The first Marine aircraft arrival on 20 August  included part of Marine Aircraft Group 23 flying from the escort aircraft carrier USS Long Island and  included  18 F4F Wildcat fighter planes of VMF-223 led by Major John L. Smith and a dozen SBD Dauntless dive bombers of VMSB-232 led by Lt. Colonel Richard Mangrum. They conducted combat missions the following day.

Smith Mangrum Carl

Major John L. Smith, Lt. Colonel Richard Mangrum, and Capt Marion Carl.

The Marines had occupied Guadalcanal for thirteen days prior to VMF-223’s arrival and fighting had been limited to sporadic firefights, but the staff of the 1 st Division knew that a major counterattack by the IJA was imminent. That attack came at 0240 on the morning of 21 August when a force of over 900 Japanese soldiers crossed the Tenaru River from the east and slammed into the eastern perimeter guarded by 2nd Battalion, 1 st Marines whose defensive positions were only three thousand yards from the airfield. They blocked the attack and maintained its perimeter intact, but at daybreak, the Japanese force attempted to outflank the defending Americans by boarding assault boats and moving out to sea just beyond the breakers, landing again a few hundred yards west of the defense.

Early on the morning of 21 August, 1 st Division headquarters directed Captain Smith, commander of VMF-223 to provide close air support (CAS) to 2/1 along the shoreline adjacent to the Tenaru River. Smith immediately took the information and map and ran to his squadron flight line, where Captain Loren D. Everton and three others were in their F4Fs, warming up the engines. Smith showed the map to Everton, explained the situation to him, and directed him to “go out, investigate, and use your own judgement about strafing or returning.”. He quickly departed the airfield with the other three Wildcats and located the Japanese still in their boats approaching the shore.

The four F4Fs made short work of the fragile boats, spoiling the Japanese counter move. What Everton’s flight did not destroy in the sea was annihilated by 2/1 when it reached the beach. The Japanese attack was halted; the remaining soldiers quickly withdrew into the jungle to the east.

21 August also brought the first Marine air-to-air combat, with mixed results. Japanese Zeros from the Tainan Air Group on a bomber escort mission (the bombers were fruitlessly searching for American carriers south of Guadalcanal) passed over Henderson Field on their way back to Rabaul, and six of these were met by four Cactus Air Force F4F Wildcats at 14,000 feet. Major Smith claimed the first air-to-air victory for the CAF, but two other pilots crashed while landing their damaged aircraft, with both of the Wildcats deemed a total loss except for salvaged parts.  That same night, an SBD Dauntless blew a tire on take-off, causing it to ground loop and crash for another aircraft loss.

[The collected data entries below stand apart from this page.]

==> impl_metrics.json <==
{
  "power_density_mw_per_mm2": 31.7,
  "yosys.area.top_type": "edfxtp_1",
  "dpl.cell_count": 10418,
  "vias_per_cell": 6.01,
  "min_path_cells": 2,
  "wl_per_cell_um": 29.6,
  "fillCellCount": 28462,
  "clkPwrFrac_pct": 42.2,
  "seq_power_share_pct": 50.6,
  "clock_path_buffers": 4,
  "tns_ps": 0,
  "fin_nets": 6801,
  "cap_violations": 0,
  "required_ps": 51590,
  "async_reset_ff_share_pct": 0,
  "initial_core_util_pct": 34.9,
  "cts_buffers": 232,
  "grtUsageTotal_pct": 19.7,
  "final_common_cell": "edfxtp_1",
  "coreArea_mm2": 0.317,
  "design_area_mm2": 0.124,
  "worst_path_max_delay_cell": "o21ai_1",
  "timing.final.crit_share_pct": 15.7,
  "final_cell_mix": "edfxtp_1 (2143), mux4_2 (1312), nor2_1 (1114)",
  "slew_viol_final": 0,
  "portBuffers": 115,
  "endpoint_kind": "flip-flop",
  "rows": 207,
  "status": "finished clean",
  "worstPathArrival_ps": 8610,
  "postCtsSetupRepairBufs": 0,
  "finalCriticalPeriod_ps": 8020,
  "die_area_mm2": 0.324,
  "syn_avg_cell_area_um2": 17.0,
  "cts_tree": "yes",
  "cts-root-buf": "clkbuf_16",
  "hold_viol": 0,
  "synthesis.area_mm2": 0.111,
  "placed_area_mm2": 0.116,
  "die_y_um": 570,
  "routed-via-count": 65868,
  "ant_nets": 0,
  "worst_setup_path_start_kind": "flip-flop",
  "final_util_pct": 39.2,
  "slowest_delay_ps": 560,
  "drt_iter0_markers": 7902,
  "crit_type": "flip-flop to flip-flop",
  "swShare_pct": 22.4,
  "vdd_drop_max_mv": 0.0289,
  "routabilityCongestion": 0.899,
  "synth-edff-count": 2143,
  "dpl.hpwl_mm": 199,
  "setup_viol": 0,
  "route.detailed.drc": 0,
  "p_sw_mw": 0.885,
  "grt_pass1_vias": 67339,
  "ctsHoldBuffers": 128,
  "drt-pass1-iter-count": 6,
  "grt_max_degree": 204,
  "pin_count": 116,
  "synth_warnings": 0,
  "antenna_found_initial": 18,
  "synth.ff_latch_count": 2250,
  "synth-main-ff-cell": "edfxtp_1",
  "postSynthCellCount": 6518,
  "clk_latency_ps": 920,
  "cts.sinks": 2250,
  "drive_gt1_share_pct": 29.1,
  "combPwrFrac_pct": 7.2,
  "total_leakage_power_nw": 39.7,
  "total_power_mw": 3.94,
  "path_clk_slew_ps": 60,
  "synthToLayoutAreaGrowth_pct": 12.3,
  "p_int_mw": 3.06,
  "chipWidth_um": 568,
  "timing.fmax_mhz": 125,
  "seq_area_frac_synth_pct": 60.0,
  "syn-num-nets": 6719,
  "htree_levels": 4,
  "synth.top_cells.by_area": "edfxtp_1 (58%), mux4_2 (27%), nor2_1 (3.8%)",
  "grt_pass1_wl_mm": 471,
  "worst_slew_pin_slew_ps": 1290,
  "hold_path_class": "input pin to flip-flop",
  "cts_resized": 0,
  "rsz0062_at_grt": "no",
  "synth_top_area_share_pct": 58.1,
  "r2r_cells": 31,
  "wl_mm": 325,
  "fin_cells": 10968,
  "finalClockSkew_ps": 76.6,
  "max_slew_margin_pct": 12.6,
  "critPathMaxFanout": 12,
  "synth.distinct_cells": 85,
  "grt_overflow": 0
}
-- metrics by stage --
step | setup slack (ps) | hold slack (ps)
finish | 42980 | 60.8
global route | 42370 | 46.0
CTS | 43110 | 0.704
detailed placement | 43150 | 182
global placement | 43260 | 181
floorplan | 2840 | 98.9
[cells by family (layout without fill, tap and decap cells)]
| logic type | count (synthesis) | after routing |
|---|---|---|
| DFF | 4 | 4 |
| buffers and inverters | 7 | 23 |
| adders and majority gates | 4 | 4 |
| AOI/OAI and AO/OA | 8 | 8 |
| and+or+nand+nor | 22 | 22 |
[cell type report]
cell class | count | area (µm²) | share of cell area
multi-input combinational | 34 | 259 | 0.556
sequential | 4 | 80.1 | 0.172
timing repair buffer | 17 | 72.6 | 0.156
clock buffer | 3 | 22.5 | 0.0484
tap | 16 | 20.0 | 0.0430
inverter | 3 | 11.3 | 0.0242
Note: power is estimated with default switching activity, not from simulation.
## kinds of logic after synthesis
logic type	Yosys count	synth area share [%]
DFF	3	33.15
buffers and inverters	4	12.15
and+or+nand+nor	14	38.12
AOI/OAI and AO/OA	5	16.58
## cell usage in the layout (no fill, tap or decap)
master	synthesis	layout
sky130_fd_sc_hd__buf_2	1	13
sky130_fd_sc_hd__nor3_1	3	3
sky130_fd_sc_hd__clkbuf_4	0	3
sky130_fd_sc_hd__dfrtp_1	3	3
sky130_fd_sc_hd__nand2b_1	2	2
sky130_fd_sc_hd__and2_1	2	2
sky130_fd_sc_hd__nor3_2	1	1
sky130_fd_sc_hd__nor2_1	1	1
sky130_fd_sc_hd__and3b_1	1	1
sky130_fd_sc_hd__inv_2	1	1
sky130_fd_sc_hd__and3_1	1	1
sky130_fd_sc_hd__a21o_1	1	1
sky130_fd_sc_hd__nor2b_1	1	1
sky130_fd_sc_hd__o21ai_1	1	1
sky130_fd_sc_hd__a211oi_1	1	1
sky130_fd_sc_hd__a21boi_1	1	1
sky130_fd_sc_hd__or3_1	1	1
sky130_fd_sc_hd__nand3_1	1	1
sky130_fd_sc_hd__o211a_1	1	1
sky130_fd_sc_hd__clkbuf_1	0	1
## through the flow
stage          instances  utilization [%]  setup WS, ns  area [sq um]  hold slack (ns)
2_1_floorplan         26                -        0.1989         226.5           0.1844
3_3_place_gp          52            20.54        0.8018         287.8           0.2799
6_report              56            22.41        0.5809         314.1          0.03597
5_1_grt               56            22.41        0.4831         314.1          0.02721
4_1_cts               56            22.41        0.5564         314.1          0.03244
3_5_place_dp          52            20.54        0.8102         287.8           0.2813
[config.mk]
export PLATFORM = sky130hd
export DESIGN_NAME = tbs_fifo
export DESIGN_NICKNAME = d
export VERILOG_FILES = /design/src/design/tbs_fifo.sv
export SDC_FILE = /design/constraint.sdc
export NUM_CORES = 1
export LEC_CHECK = 0
export ABC_AREA = 1
export BUFFER_PORTS_ARGS = -buffer_cell sky130_fd_sc_hd__buf_4
export CAP_MARGIN = 10
export CORE_MARGIN = 2
export CORE_UTILIZATION = 25
export CTS_CLUSTER_DIAMETER = 120
export DETAILED_ROUTE_END_ITERATION = 8
export PLACE_DENSITY_LB_ADDON = 0.3
export SYNTH_ARGS = -nofsm -noshare
export SYNTH_HDL_FRONTEND = slang
export SYNTH_SLANG_ARGS = --single-unit
[constraint.sdc]
create_clock -name clk_i -period 3.93 [get_ports clk_i]
set_clock_uncertainty 0.2 [all_clocks]
set_input_delay 0.786 -clock clk_i [delete_from_list [all_inputs] [get_ports clk_i]]
set_output_delay 0.786 -clock clk_i [all_outputs]
set_load 0.02 [all_outputs]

They were joined on 22 August by the U.S. Army’s 67th Pursuit Squadron under Major Dale Brannon, with five Army P-400s (an “export” version of the P-39); and on 24 August by 11 SBD dive bombers that came from the aircraft carrier USS Enterprise which were unable to land on their carrier, damaged in the Battle of the Eastern Solomons.Marine-Corp-Bulldog-Fighters-Approaching-A-Target-On-Guadalcanal-Stationed-At-Henderson-Field-As-Part-Of-The-Cactus-Air-Force-Hi

At the end of August, these warplanes were joined by 19 more Wildcats from VMF-224 under Major Robert E. Galer, and a dozen more SBD dive bombers from VMSB-231, also part of the Marine Air Group 23. This varied assortment of Army, Marine, and Navy pilots and warplanes was the beginnings of the Cactus Air Force. (“Cactus” was the Allied code name for Guadalcanal).

On 24 August, during the carrier Battle of the Eastern Solomons, Japanese Vice Admiral Chuichi Nagumo sent the Imperial Japanese Navy (IJN) light carrier Ryujo ahead of the main Japanese warship force as an aircraft attack force against Henderson Field. The Ryujo mission was most likely in response to a request from Nishizo Tsukahara, the naval commander at Rabaul, for help from the Japanese combined fleet in neutralizing the land based air threat.  At 12:20 and 200 miles northeast of Guadalcanal, the Ryujo launched six “Kate” bombers and 15 A6M Zero fighters to attack Henderson Field in conjunction with an attack by 24 “Betty” bombers and 14 Zero fighters from Rabaul.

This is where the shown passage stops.